My field, of plastic surgery and reconstructive surgery, has always been one of innovation and even experimentation. So much of the innovation that has happened over the ages is innovation done with and for patients. Some people call these patients guinea pigs; some people call them pioneers; others simply call them valued patients.
Recently, an upcoming movie caught my attention. It's called “The Guinea Pig Club” and is the the story of Sir Archibald McIndoe, a New Zealander working in Britain in World War II who cared for the disfigured using classic plastic and reconstructive surgery techniques (read 4000 BC in India) as well as inventing and systematizing his own.
He worked at Queen Victoria Hospital in East Grinstead, England. He was the student and cousin of Sir Harold Gilles. Dr. Gilles' seminal work was related to World War I. (Interestingly Dr. McIndoe was a teacher of my Chief of Plastic Surgery, Dr Peter Randall. The techniques and the care have certainly been passed on.) The name of the film is the name of a group of patients. To belong to the club, born in a pub, was The Guinea Pig Club. The membership requirement: have had a number of procedures performed by Dr Mcindole. A look at the dramatic pictures demonstrates the fact that a “number of procedures” could easily be counted in scores and hundreds. The club's members supported each other both during and after the war.
Dr. McIndoe's work brought up a number of really interesting lessons and insights for me, both as a surgeon and as a founder of ClickCare. I find the principles of total patient care (now called care coordination, care across the continuum, and care management) fascinating, inspiring, and satisfying.

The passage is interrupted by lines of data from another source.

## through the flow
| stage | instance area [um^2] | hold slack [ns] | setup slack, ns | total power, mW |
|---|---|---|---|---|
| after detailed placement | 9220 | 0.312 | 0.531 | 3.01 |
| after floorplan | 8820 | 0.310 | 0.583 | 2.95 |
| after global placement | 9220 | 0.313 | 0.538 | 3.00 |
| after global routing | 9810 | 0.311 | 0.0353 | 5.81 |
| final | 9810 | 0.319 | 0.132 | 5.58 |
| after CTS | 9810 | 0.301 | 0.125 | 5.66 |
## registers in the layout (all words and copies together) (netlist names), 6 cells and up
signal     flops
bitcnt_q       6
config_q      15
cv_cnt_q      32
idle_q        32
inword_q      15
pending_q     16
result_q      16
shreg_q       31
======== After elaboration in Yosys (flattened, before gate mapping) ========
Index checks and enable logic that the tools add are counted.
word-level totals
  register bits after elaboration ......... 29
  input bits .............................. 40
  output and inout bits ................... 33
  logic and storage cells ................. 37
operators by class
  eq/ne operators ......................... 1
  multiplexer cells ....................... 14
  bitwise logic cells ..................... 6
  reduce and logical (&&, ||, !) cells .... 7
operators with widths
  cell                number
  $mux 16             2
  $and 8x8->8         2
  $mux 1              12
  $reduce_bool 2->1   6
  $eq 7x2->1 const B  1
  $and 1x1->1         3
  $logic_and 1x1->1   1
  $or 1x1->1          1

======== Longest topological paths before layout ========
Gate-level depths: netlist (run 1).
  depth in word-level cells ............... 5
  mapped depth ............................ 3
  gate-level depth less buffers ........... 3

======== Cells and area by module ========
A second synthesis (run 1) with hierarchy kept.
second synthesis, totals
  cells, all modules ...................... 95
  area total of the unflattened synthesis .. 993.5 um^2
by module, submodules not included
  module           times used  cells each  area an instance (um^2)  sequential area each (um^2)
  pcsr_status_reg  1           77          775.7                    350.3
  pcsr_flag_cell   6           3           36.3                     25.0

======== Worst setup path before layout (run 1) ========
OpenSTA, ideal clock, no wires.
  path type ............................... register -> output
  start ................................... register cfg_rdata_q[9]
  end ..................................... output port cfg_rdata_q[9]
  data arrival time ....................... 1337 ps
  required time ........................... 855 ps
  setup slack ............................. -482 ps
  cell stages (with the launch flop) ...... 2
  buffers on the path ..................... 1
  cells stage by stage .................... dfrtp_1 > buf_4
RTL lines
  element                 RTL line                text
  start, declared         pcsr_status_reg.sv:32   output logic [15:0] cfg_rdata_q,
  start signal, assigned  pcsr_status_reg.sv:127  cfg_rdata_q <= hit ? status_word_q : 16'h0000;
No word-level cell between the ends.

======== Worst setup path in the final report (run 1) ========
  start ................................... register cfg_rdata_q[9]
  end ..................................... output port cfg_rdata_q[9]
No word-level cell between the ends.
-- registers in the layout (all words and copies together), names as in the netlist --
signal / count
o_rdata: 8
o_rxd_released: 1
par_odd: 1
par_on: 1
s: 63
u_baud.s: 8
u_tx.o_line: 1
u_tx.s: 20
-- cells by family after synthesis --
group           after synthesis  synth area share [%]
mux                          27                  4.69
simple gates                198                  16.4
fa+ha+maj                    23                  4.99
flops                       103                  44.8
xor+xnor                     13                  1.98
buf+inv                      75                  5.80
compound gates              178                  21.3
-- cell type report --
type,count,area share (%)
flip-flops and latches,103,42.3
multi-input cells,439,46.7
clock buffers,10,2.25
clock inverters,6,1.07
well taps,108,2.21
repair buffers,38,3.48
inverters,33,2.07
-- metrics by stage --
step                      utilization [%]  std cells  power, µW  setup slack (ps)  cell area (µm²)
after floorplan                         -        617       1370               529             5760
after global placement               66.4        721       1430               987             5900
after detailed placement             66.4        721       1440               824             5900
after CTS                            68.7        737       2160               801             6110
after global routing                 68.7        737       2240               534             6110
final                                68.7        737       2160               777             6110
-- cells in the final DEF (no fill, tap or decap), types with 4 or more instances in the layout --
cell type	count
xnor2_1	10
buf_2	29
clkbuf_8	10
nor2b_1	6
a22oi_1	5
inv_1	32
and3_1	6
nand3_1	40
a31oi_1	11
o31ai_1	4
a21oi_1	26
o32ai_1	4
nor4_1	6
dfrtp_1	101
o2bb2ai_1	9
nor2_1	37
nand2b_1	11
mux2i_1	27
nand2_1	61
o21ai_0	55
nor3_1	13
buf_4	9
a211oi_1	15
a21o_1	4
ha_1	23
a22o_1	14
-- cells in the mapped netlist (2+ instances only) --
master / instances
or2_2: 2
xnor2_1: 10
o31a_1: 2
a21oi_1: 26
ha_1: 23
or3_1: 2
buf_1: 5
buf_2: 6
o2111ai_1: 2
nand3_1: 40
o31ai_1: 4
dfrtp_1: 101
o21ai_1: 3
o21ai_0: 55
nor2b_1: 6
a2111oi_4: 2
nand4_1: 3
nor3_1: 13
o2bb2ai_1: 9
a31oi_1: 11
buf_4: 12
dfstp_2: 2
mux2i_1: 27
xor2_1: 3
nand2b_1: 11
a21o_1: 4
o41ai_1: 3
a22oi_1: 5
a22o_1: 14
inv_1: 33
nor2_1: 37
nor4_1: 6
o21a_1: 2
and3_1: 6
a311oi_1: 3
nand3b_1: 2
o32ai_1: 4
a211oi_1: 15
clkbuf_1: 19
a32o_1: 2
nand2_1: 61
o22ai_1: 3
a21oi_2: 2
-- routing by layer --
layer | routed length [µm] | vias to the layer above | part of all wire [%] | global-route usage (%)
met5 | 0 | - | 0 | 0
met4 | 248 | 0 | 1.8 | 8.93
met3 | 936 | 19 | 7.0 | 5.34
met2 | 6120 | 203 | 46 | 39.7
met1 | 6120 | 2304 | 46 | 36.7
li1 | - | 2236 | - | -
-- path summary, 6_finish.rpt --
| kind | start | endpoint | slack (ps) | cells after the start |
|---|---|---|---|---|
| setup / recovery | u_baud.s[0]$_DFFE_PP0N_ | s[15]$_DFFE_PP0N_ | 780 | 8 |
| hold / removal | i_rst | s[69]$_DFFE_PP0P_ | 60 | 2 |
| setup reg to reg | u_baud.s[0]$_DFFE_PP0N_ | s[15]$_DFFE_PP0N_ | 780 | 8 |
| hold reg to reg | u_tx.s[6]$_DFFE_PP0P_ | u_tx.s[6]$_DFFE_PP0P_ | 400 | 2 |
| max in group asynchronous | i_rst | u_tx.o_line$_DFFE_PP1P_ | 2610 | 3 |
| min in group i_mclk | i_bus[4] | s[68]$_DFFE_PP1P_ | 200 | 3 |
[src/rtl/ipr_pkg.sv]
package ipr_pkg;

	// source and level geometry
	localparam int unsigned NUM_SRC      = 54;
	localparam int unsigned LVL_W        = 3;
	localparam int unsigned NIB_W        = 4;
	localparam int unsigned SRC_PER_REG  = 4;
	localparam int unsigned NUM_PRI_REG  = 14;
	localparam int unsigned SRC_W        = 6;
	localparam int unsigned VEC_W        = 7;
	localparam int unsigned PC_W         = 24;
	localparam int unsigned RST_SRC_N    = 6;

	// vector numbering: source number plus this offset
	localparam logic [VEC_W-1:0] VEC_OFFSET = 7'h08;

	// fixed source numbers of named requests
	localparam int unsigned SRC_EXT_ZERO  = 0;
	localparam int unsigned SRC_PWM_SPEV  = 18;
	localparam int unsigned SRC_PWM_GEN0  = 19;
	localparam int unsigned SRC_ADC_PAIR0 = 37;
	localparam int unsigned NUM_PWM_GEN   = 4;
	localparam int unsigned NUM_ADC_PAIR  = 6;

	// implemented source mask; reserved slots are zero
	localparam logic [NUM_SRC-1:0] SRC_IMPL_MASK =
		54'h0007e1_e87f_7fef;

	// register map, byte addresses
	localparam logic [7:0] ADDR_PRI_BASE  = 8'h00;
	localparam logic [7:0] ADDR_FLAG_LO   = 8'h40;
	localparam logic [7:0] ADDR_FLAG_HI   = 8'h44;
	localparam logic [7:0] ADDR_EN_LO     = 8'h48;
	localparam logic [7:0] ADDR_EN_HI     = 8'h4c;
	localparam logic [7:0] ADDR_RESULT    = 8'h50;
	localparam logic [7:0] ADDR_RST_CAUSE = 8'h54;

	// reset values
	localparam logic [15:0] PRI_RESET     = 16'h4444;
	localparam logic [PC_W-1:0] PC_RESET  = 24'h000000;

	// axi response codes
	localparam logic [1:0] RESP_OKAY   = 2'h0;
	localparam logic [1:0] RESP_SLVERR = 2'h2;

	// reset cause bit positions
	typedef enum logic [2:0] {
		RC_WDT,
		RC_UNINIT_W,
		RC_ILLEGAL,
		RC_LOCKOUT,
		RC_EXT,
		RC_POR
	} ipr_rst_cause_t;

	// arbitration result carried to the core
	typedef struct packed {
		logic             req;
		logic [VEC_W-1:0] vec;
		logic [LVL_W-1:0] lvl;
	} ipr_irq_t;

	// core error conditions reported each cycle
	typedef struct packed {
		logic wdt_expired;
		logic uninit_w_ptr;
		logic illegal_exec;
		logic illegal_flushed;
		logic [3:0] trap_hits;
	} ipr_err_t;

endpackage : ipr_pkg
**config.mk**
```make
export PLATFORM = sky130hd
export DESIGN_NAME = cpu_mode_access_firewall
export DESIGN_NICKNAME = d
export VERILOG_FILES = /design/src/access_firewall_pkg.sv /design/src/cpu_mode_access_firewall.sv /design/src/config_fuse_store.sv
export SDC_FILE = /design/constraint.sdc
export NUM_CORES = 1
export LEC_CHECK = 0
export BUFFER_PORTS_ARGS = -buffer_cell sky130_fd_sc_hd__buf_2
export CORE_MARGIN = 3
export CORE_UTILIZATION = 50
export DETAILED_ROUTE_END_ITERATION = 16
export GPL_TIMING_DRIVEN = 0
export PLACE_DENSITY = 0.71
export SYNTH_ARGS = -nofsm -noshare
export SYNTH_HDL_FRONTEND = slang
export SYNTH_HIERARCHICAL = 1
export SYNTH_SLANG_ARGS = --single-unit
```
**constraint.sdc**
```tcl
create_clock -name clock_in -period 6.2 [get_ports clock_in]
set_clock_uncertainty 0.15 [all_clocks]
set_input_delay 1.24 -clock clock_in [delete_from_list [all_inputs] [get_ports clock_in]]
set_output_delay 1.24 -clock clock_in [all_outputs]
set_load 0.005 [all_outputs]
```
**src/access_firewall_pkg.sv**
```systemverilog
// Package with constants and carrier types for the CPU mode access firewall
package access_firewall_pkg;

  localparam int ADDR_W = 16;
  localparam int DATA_W = 8;
  localparam int SFR_W  = 8;

  // Mode bits within the status word high register
  localparam int MODE_SYS_BIT  = 7;
  localparam int MODE_CLOS_BIT = 6;

  // Firewall register indices in the firewall register file
  localparam logic [2:0] FW_CTRL_LO   = 3'h0;
  localparam logic [2:0] FW_CTRL_HI   = 3'h1;
  localparam logic [2:0] FW_BASE_LO   = 3'h2;
  localparam logic [2:0] FW_BASE_HI   = 3'h3;
  localparam logic [2:0] FW_SIZE_LO   = 3'h4;
  localparam logic [2:0] FW_SIZE_HI   = 3'h5;
  localparam int         FW_REG_COUNT = 6;

  // Values after reset
  localparam logic [DATA_W-1:0] FW_REG_RESET   = 8'h00;
  localparam logic [DATA_W-1:0] STATUS_RESET   = 8'h00;

  // Address map: SFR space above RAM, hardware SFRs in the upper quarter
  localparam logic [ADDR_W-1:0] RAM_TOP        = 16'h7FFF;
  localparam logic [7:0]        HW_SFR_FIRST   = 8'hC0;
  localparam logic [7:0]        FW_SFR_FIRST   = 8'hA0;
  localparam logic [7:0]        STATUS_SFR     = 8'hD0;
  localparam logic [7:0]        CONFIG_SFR     = 8'hA8;

  // Production configuration bit positions
  localparam int CFG_CLOS_EN_BIT = 0;
  localparam int CFG_W           = 8;

  typedef enum logic [2:0] {
    MODE_BOOT,
    MODE_TEST,
    MODE_CLOS,
    MODE_SYSTEM,
    MODE_APP
  } cpu_mode_t;

  // One access issued by the core
  typedef struct packed {
    logic              valid;
    logic              write;
    logic              is_sfr;
    logic [ADDR_W-1:0] addr;
    logic [DATA_W-1:0] wdata;
    logic [SFR_W-1:0]  app_grant;
  } access_req_t;

  // Access forwarded to memory or registers
  typedef struct packed {
    logic              valid;
    logic              write;
    logic              is_sfr;
    logic [ADDR_W-1:0] addr;
    logic [DATA_W-1:0] wdata;
  } access_fwd_t;

endpackage

```
**src/cpu_mode_access_firewall.sv**
```systemverilog
// CPU mode decoding and access firewall in front of RAM and SFRs
`timescale 1ns/1ps
`default_nettype none
module cpu_mode_access_firewall
  import access_firewall_pkg::*;
(
  input  wire logic                                  clock_in,
  input  wire logic                                  rstn_in,
  input  wire access_firewall_pkg::access_req_t      req_in,
  input  wire logic                                  boot_bit_in,
  input  wire logic                                  test_bit_in,
  input  wire logic [access_firewall_pkg::CFG_W-1:0] fuse_in,
  output access_firewall_pkg::access_fwd_t           fwd_out,
  output logic                                       denied_out,
  output access_firewall_pkg::cpu_mode_t             mode_out,
  output logic [access_firewall_pkg::CFG_W-1:0]      blocks_enable_out,
  output logic [access_firewall_pkg::DATA_W-1:0]     fw_rdata_out
);
  import access_firewall_pkg::*;

  logic [DATA_W-1:0] status_word_high_q;
  logic [DATA_W-1:0] fw_regs_q [FW_REG_COUNT];
  logic [1:0]        boot_sync_q;
  logic [1:0]        test_sync_q;
  logic [1:0]        int_bits_q;
  logic [CFG_W-1:0]  prod_cfg;
  logic              cfg_loaded;
  logic              clos_enabled;
  cpu_mode_t         mode_d;
  logic              allow_d;
  logic              in_window;
  logic [ADDR_W-1:0] win_base;
  logic [ADDR_W-1:0] win_size;
  logic [ADDR_W:0]   win_end;
  logic [15:0]       fw_ctrl;
  logic              sfr_write_ok;

  // Production configuration store, loaded once after reset
  config_fuse_store u_cfg (
    .clock_in   (clock_in),
    .rstn_in    (rstn_in),
    .fuse_in    (fuse_in),
    .config_out (prod_cfg),
    .loaded_out (cfg_loaded)
  );

  // Internal mode bits come from pins, so they pass three flip-flops
  always_ff @(posedge clock_in or negedge rstn_in) begin
    if (!rstn_in) begin
      boot_sync_q <= 2'h0;
      test_sync_q <= 2'h0;
      int_bits_q  <= 2'h0;
    end else begin
      boot_sync_q <= {boot_sync_q[0], boot_bit_in};
      test_sync_q <= {test_sync_q[0], test_bit_in};
      int_bits_q  <= {boot_sync_q[1], test_sync_q[1]};
    end
  end

  // Hardware-register index decode, used for access decisions and for checks
  function automatic logic is_hw_sfr(input logic [ADDR_W-1:0] a);
    return a[7:0] >= HW_SFR_FIRST;
  endfunction

  function automatic logic is_fw_sfr(input logic [ADDR_W-1:0] a);
    return (a[7:0] >= FW_SFR_FIRST) &&
           (a[7:0] < FW_SFR_FIRST + 8'(FW_REG_COUNT));
  endfunction

  // Mode decode from status word high and two internal bits
  always_comb begin
    if (int_bits_q[1]) begin
      mode_d = MODE_BOOT;
    end else if (int_bits_q[0]) begin
      mode_d = MODE_TEST;
    end else if (status_word_high_q[MODE_CLOS_BIT] && clos_enabled) begin
      mode_d = MODE_CLOS;
    end else if (status_word_high_q[MODE_SYS_BIT]) begin
      mode_d = MODE_SYSTEM;
    end else begin
      mode_d = MODE_APP;
    end
  end

  // Contactless mode exists only where the configuration enables it
  assign clos_enabled = cfg_loaded & prod_cfg[CFG_CLOS_EN_BIT];

  // Window and control assembled from the byte-wide firewall registers
  assign fw_ctrl  = {fw_regs_q[FW_CTRL_HI], fw_regs_q[FW_CTRL_LO]};
  assign win_base = {fw_regs_q[FW_BASE_HI], fw_regs_q[FW_BASE_LO]};
  assign win_size = {fw_regs_q[FW_SIZE_HI], fw_regs_q[FW_SIZE_LO]};
  assign win_end  = {1'b0, win_base} + {1'b0, win_size};
  // Window is [base, base+size); wider sum avoids wrap-around grants
  assign in_window = ({1'b0, req_in.addr} >= {1'b0, win_base}) &&
                     ({1'b0, req_in.addr} < win_end);

  // Only privileged, boot and test modes may change rights or the status word
  assign sfr_write_ok = (mode_d == MODE_SYSTEM) || (mode_d == MODE_BOOT) ||
                        (mode_d == MODE_TEST);

  // Access decision for the current request
  always_comb begin
    allow_d = 1'b0;
    if (!req_in.is_sfr) begin
      case (mode_d)
        MODE_BOOT, MODE_TEST: allow_d = 1'b1;
        MODE_SYSTEM, MODE_APP: allow_d = req_in.addr <= RAM_TOP;
        // Firewall grants only the window on top of nothing
        MODE_CLOS: allow_d = in_window;
        default: allow_d = 1'b0;
      endcase
    end else if (req_in.addr[7:0] == CONFIG_SFR) begin
      allow_d = !req_in.write;
    end else if (is_fw_sfr(req_in.addr) ||
                 req_in.addr[7:0] == STATUS_SFR) begin
      allow_d = !req_in.write || sfr_write_ok;
    end else if (is_hw_sfr(req_in.addr)) begin
      case (mode_d)
        MODE_APP: allow_d = |(req_in.app_grant &
                    (8'h01 << req_in.addr[2:0]));
        MODE_CLOS: allow_d = fw_ctrl[req_in.addr[3:0]];
        default: allow_d = 1'b1;
      endcase
    end else begin
      allow_d = 1'b1; // General CPU registers
    end
  end

  // Status word high: mode changes only from a permitted mode
  always_ff @(posedge clock_in or negedge rstn_in) begin
    if (!rstn_in) begin
      status_word_high_q <= STATUS_RESET;
    end else if (req_in.valid && req_in.write && req_in.is_sfr &&
                 req_in.addr[7:0] == STATUS_SFR && allow_d) begin
      status_word_high_q <= req_in.wdata;
    end
  end

  // Firewall registers stay writable even when the mode is absent
  generate
    for (genvar i = 0; i < FW_REG_COUNT; i++) begin : g_fw
      always_ff @(posedge clock_in or negedge rstn_in) begin
        if (!rstn_in) begin
          fw_regs_q[i] <= FW_REG_RESET;
        end else if (req_in.valid && req_in.write && req_in.is_sfr &&
                     allow_d && req_in.addr[7:0] == FW_SFR_FIRST + 8'(i)) begin
          fw_regs_q[i] <= req_in.wdata;
        end
      end
    end
  endgenerate

  // Forwarded access; a refused one never reaches the target
  always_ff @(posedge clock_in or negedge rstn_in) begin
    if (!rstn_in) begin
      fwd_out    <= '0;
      denied_out <= 1'b0;
    end else begin
      fwd_out.valid  <= req_in.valid & allow_d;
      fwd_out.write  <= req_in.write & allow_d;
      fwd_out.is_sfr <= req_in.is_sfr;
      fwd_out.addr   <= req_in.addr;
      fwd_out.wdata  <= req_in.wdata;
      denied_out     <= req_in.valid & !allow_d;
    end
  end

  // Mode, configuration and firewall read-back outputs
  always_ff @(posedge clock_in or negedge rstn_in) begin
    if (!rstn_in) begin
      mode_out          <= MODE_BOOT;
      blocks_enable_out <= '0;
      fw_rdata_out      <= FW_REG_RESET;
    end else begin
      mode_out          <= mode_d;
      blocks_enable_out <= prod_cfg;
      if (is_fw_sfr(req_in.addr)) begin
        fw_rdata_out <= fw_regs_q[3'(req_in.addr[7:0] - FW_SFR_FIRST)];
      end else begin
        fw_rdata_out <= status_word_high_q;
      end
    end
  end

  // Refused requests never appear downstream
  no_refused_fwd_a: assert property (@(posedge clock_in)
    disable iff (!rstn_in)
    (req_in.valid && !allow_d) |=> (!fwd_out.valid && denied_out))
    else $error("refused access was forwarded");
  fwd_mirror_a: assert property (@(posedge clock_in)
    disable iff (!rstn_in)
    (req_in.valid && allow_d) |=> (fwd_out.valid && !denied_out &&
     fwd_out.addr == $past(req_in.addr) &&
     fwd_out.wdata == $past(req_in.wdata)))
    else $error("allowed access not forwarded intact");
  refused_write_a: assert property (@(posedge clock_in)
    disable iff (!rstn_in)
    (req_in.valid && req_in.write && !allow_d) |=> !fwd_out.write)
    else $error("refused write reached the target");
  deny_cause_a: assert property (@(posedge clock_in)
    disable iff (!rstn_in)
    denied_out |-> $past(req_in.valid))
    else $error("denial without a request");

  // RAM rights per mode; the window may only ever add access
  clos_ram_window_a: assert property (@(posedge clock_in)
    disable iff (!rstn_in)
    (req_in.valid && !req_in.is_sfr && mode_d == MODE_CLOS && !in_window)
    |=> denied_out)
    else $error("contactless access outside window allowed");
  clos_window_grant_a: assert property (@(posedge clock_in)
    disable iff (!rstn_in)
    (req_in.valid && !req_in.is_sfr && mode_d == MODE_CLOS && in_window)
    |=> fwd_out.valid)
    else $error("contactless access inside window refused");
  full_ram_a: assert property (@(posedge clock_in)
    disable iff (!rstn_in)
    (req_in.valid && !req_in.is_sfr && !clos_enabled &&
     req_in.addr <= RAM_TOP) |=> fwd_out.valid)
    else $error("RAM access refused without contactless mode");
  app_ram_top_a: assert property (@(posedge clock_in)
    disable iff (!rstn_in)
    (req_in.valid && !req_in.is_sfr && mode_d == MODE_APP &&
     req_in.addr > RAM_TOP) |=> denied_out)
    else $error("application reached memory above RAM");

  // Configuration is fixed once loaded and never writable by software
  cfg_fixed_a: assert property (@(posedge clock_in)
    disable iff (!rstn_in)
    cfg_loaded |=> $stable(prod_cfg))
    else $error("production configuration changed");
  cfg_write_block_a: assert property (@(posedge clock_in)
    disable iff (!rstn_in)
    (req_in.valid && req_in.write && req_in.is_sfr &&
     req_in.addr[7:0] == CONFIG_SFR) |=> denied_out)
    else $error("configuration write was not refused");
  blocks_mirror_a: assert property (@(posedge clock_in)
    disable iff (!rstn_in)
    cfg_loaded |=> blocks_enable_out == $past(prod_cfg))
    else $error("block enables differ from configuration");

  // Register rights; the status address sits inside the hardware range,
  // so the hardware checks leave it out, its own check wins there
  app_no_psw_a: assert property (@(posedge clock_in)
    disable iff (!rstn_in)
    (req_in.valid && req_in.write && req_in.is_sfr && mode_d == MODE_APP &&
     req_in.addr[7:0] == STATUS_SFR) |=> $stable(status_word_high_q))
    else $error("application changed status word");
  fw_reg_guard_a: assert property (@(posedge clock_in)
    disable iff (!rstn_in)
    (req_in.valid && req_in.write && req_in.is_sfr &&
     is_fw_sfr(req_in.addr) &&
     (mode_d == MODE_APP || mode_d == MODE_CLOS)) |=> denied_out)
    else $error("unprivileged firewall register write allowed");
  fw_reg_land_a: assert property (@(posedge clock_in)
    disable iff (!rstn_in)
    (req_in.valid && req_in.write && req_in.is_sfr &&
     req_in.addr[7:0] == FW_SFR_FIRST + 8'(FW_BASE_HI) &&
     mode_d != MODE_APP && mode_d != MODE_CLOS)
    |=> fw_regs_q[FW_BASE_HI] == $past(req_in.wdata))
    else $error("privileged firewall register write lost");
  app_grant_a: assert property (@(posedge clock_in)
    disable iff (!rstn_in)
    (req_in.valid && req_in.is_sfr && mode_d == MODE_APP &&
     is_hw_sfr(req_in.addr) && req_in.addr[7:0] != STATUS_SFR &&
     req_in.app_grant == 8'h00) |=> denied_out)
    else $error("ungranted application hardware access");
  clos_sfr_ctrl_a: assert property (@(posedge clock_in)
    disable iff (!rstn_in)
    (req_in.valid && req_in.is_sfr && mode_d == MODE_CLOS &&
     is_hw_sfr(req_in.addr) && req_in.addr[7:0] != STATUS_SFR &&
     !fw_ctrl[req_in.addr[3:0]]) |=> denied_out)
    else $error("contactless hardware access not blocked");
  clos_hw_grant_a: assert property (@(posedge clock_in)
    disable iff (!rstn_in)
    (req_in.valid && req_in.is_sfr && mode_d == MODE_CLOS &&
     is_hw_sfr(req_in.addr) && req_in.addr[7:0] != STATUS_SFR &&
     fw_ctrl[req_in.addr[3:0]]) |=> fwd_out.valid)
    else $error("granted contactless hardware access refused");

  // Mode decode priorities
  no_clos_mode_a: assert property (@(posedge clock_in)
    disable iff (!rstn_in)
    !clos_enabled |-> mode_d != MODE_CLOS)
    else $error("contactless mode active while disabled");
  boot_mode_a: assert property (@(posedge clock_in)
    disable iff (!rstn_in)
    int_bits_q[1] |=> mode_out == MODE_BOOT)
    else $error("boot bit did not select boot mode");
  test_mode_a: assert property (@(posedge clock_in)
    disable iff (!rstn_in)
    (!int_bits_q[1] && int_bits_q[0]) |=> mode_out == MODE_TEST)
    else $error("test bit did not select test mode");

  // Main scenarios worth seeing at least once
  clos_cov_c: cover property (@(posedge clock_in) disable iff (!rstn_in)
    req_in.valid && mode_d == MODE_CLOS && in_window);
  deny_cov_c: cover property (@(posedge clock_in) disable iff (!rstn_in)
    denied_out);
  app_cov_c: cover property (@(posedge clock_in) disable iff (!rstn_in)
    req_in.valid && mode_d == MODE_APP && req_in.is_sfr && allow_d);
  fused_cov_c: cover property (@(posedge clock_in) disable iff (!rstn_in)
    req_in.valid && !clos_enabled && mode_d == MODE_SYSTEM);
  status_cov_c: cover property (@(posedge clock_in) disable iff (!rstn_in)
    req_in.valid && req_in.write && req_in.is_sfr &&
    req_in.addr[7:0] == STATUS_SFR && allow_d);
endmodule
`default_nettype wire

```
**src/config_fuse_store.sv**
```systemverilog
// One-time production configuration latch, fixed after first load
`timescale 1ns/1ps
`default_nettype none
module config_fuse_store
  import access_firewall_pkg::*;
(
  input  wire logic             clock_in,
  input  wire logic             rstn_in,
  input  wire logic [CFG_W-1:0] fuse_in,
  output logic      [CFG_W-1:0] config_out,
  output logic                  loaded_out
);
  import access_firewall_pkg::*;

  logic [CFG_W-1:0] fuse_meta_q;
  logic [CFG_W-1:0] fuse_sync_q;
  logic [1:0]       fill_q;

  // Fuse pins are static but not clocked, so two flops come first
  always_ff @(posedge clock_in or negedge rstn_in) begin
    if (!rstn_in) begin
      fuse_meta_q <= '0;
      fuse_sync_q <= '0;
      fill_q      <= 2'h0;
    end else begin
      fuse_meta_q <= fuse_in;
      fuse_sync_q <= fuse_meta_q;
      fill_q      <= {fill_q[0], 1'b1}; // Marks the sync stage as filled
    end
  end

  // Captured once after reset release; no software path reaches it
  always_ff @(posedge clock_in or negedge rstn_in) begin
    if (!rstn_in) begin
      config_out <= '0;
      loaded_out <= 1'b0;
    end else if (!loaded_out && fill_q[1]) begin
      config_out <= fuse_sync_q;
      loaded_out <= 1'b1;
    end
  end
endmodule
`default_nettype wire

```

True medical care has always been about care coordination, not just interventions.
Collaboration and care coordination extend beyond the institution’s walls -- whether that is long term care, the hospital, or the doctor's office.
For instance, a particularly amazing (but, on reflection, maybe not surprising) aspect of Dr. McIndoe's work was his effort to ensure that each patient also had the work he needed to make a life. (See this video, starting at 49:55.) To me, that is care coordination down to the roots and what we are passionate about making happen for everyone, everywhere.
Care involves more than the patient.
Dr McIndole worked with the local community to teach and help them look past the physical defects. Because of these efforts, East Grinstead became “the town that didn’t stare”.
Support and community is the foundation of health.
A crucial part of these patients' success was related to their "pub club" through which they provided each other support and understanding. A condition that could have isolated and dominated these men ended up being connective and being the basis for their growth and flourishing after the war.
We're proud to be part of the legacy of Dr. McIndoe -- both in his valuing of innovation, and in his holistic way of pioneering health for his patients. We applaud his efforts as well as those of his patients -- just as we applaud all of the pioneers and "guinea pigs" who innovate with iClickCare every day.